Sara walked to the counter where a man with long brown hair in a ponytail was polishing glasses. “Hello, Ubis.”

Ubis furrowed his brow. “Do I know you, young lady?”

“You don’t, but I know you.”

He narrowed his eyes. “How?”

“I’m a part of the royal circle,” Sara replied, taking sharp breaths. Suddenly, she coughed and let her eyelids droop.

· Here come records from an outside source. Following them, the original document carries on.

==> willow <==
==> flow/design.v (excerpt) <==
module lascon_top #(
    parameter int LASCON_VARIANT = 0
)(
    input  logic                                clk,
    input  logic                                rst,
    input  logic [2:0]                          mode_i,      
    input  logic [31:0]                         xof_len_i,   
    input  logic                                start_i,     
    input  logic                                abort_i,     
    output logic                                busy_o,      
    output logic                                done_o,      
    output logic                                tag_fail_o,  
    input  logic [63:0]                         s_axis_tdata,   
    input  logic [7:0]                          s_axis_tkeep,   
    input  logic [3:0]                          s_axis_tuser,   
    input  logic                                s_axis_tlast,   
    input  logic                                s_axis_tvalid,  
    output logic                                s_axis_tready,  
    output logic [63:0]                         m_axis_tdata,   
    output logic [7:0]                          m_axis_tkeep,   
    output logic [3:0]                          m_axis_tuser,   
    output logic                                m_axis_tlast,   
    output logic                                m_axis_tvalid,  
    input  logic                                m_axis_tready   
);
Settings: LEC_CHECK=0, ABC_AREA=1, CAP_MARGIN=35, CELL_PAD_IN_SITES_DETAIL_PLACEMENT=2, CELL_PAD_IN_SITES_GLOBAL_PLACEMENT=2, CORE_MARGIN=3, CORE_UTILIZATION=24, CTS_CLUSTER_SIZE=55, GPL_ROUTABILITY_DRIVEN=0, GPL_TIMING_DRIVEN=0, MIN_ROUTING_LAYER=met2, PLACE_DENSITY_LB_ADDON=0.21, SETUP_SLACK_MARGIN=0.38, SLEW_MARGIN=20, TNS_END_PERCENT=20; clock period 3.9 ns.
run.sh (not shown) runs the stock make flow with config.mk's settings and CLKGATE_MAP_FILE=.
==> cedar: changes against willow <==
Settings changed: ABC_AREA 1 to default, CAP_MARGIN 35 to 15, CELL_PAD_IN_SITES_DETAIL_PLACEMENT 2 to default, CORE_ASPECT_RATIO from default to 0.68, CORE_MARGIN 3 to 2, CORE_UTILIZATION 24 to 26, CTS_CLUSTER_SIZE 55 to default, GPL_ROUTABILITY_DRIVEN 0 to default, MIN_ROUTING_LAYER met2 to default, PLACE_DENSITY_LB_ADDON 0.21 to default, SETUP_SLACK_MARGIN 0.38 to default, SLEW_MARGIN 20 to 10, TNS_END_PERCENT 20 to default.
==> flow/constraint.sdc (replaced) <==
create_clock -name core_clock -period 7.0 [get_ports {clk}]
set_input_delay 1.4000 -clock core_clock [delete_from_list [all_inputs] [get_ports {clk}]]
set_output_delay 1.4000 -clock core_clock [all_outputs]
set_load 0.01 [all_outputs]
==> report_table.html <==
<h2>Synthesis and place &amp; route</h2>
<table>
<tr><th>Metric</th><th>Value</th></tr>
<tr><th colspan="2">Yosys</th></tr>
<tr><td>Cell area after synthesis</td><td>0.04924 mm^2</td></tr>
<tr><td>Cell count after synthesis</td><td>5838</td></tr>
<tr><th colspan="2">STA</th></tr>
<tr><td>Setup violation total in the final timing report</td><td>1</td></tr>
<tr><td>Post-layout worst setup margin</td><td>-0.03077 ns</td></tr>
<tr><td>Final count of pins violating max slew</td><td>9</td></tr>
<tr><th colspan="2">Outcome</th></tr>
<tr><td>Status</td><td>failed layout checks</td></tr>
<tr><td>Checks that blocked a clean result</td><td>max-capacitance violations, max-slew violations, negative setup slack</td></tr>
<tr><th colspan="2">Placed design</th></tr>
<tr><td>Placed cell count</td><td>8739</td></tr>
<tr><th colspan="2">Flow run</th></tr>
<tr><td>Max-capacitance violation count</td><td>3</td></tr>
<tr><th colspan="2">GRT</th></tr>
<tr><td>Busiest grt layer</td><td>met1</td></tr>
</table>
Source of the figures above: cedar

“Hey. Are you okay?” Ubis panicked, hearing she was part of the royal circle and then seeing her current state. His face was saying, Please die somewhere else! but he rushed to her.

“I’m fine Just feeling a bit sick. Like I was saying, I’m here on orders from high up. We have a problem.”

“A problem?” he asked, his hands fidgeting.

“Calm down. You’re not in trouble. We need you.”

“For what?”

“We know about your auction.”

Ubis’s face paled, and his hands gripped the bar. “Listen, I—“

Sara coughed, swaying slightly. “Shut up, dramth, and listen. We know. We don’t care. On the contrary, we let it operate because we need certain things from time to time. This is one of those times.”

He swallowed.

“There’s been a breakout of tyrexis. High up. We don’t want to show weakness. Do you understand?”

He nodded, trembling. People like Ubis thrived on information, but there was some information they didn’t want to know. Information that was bad for their health. “Yes.”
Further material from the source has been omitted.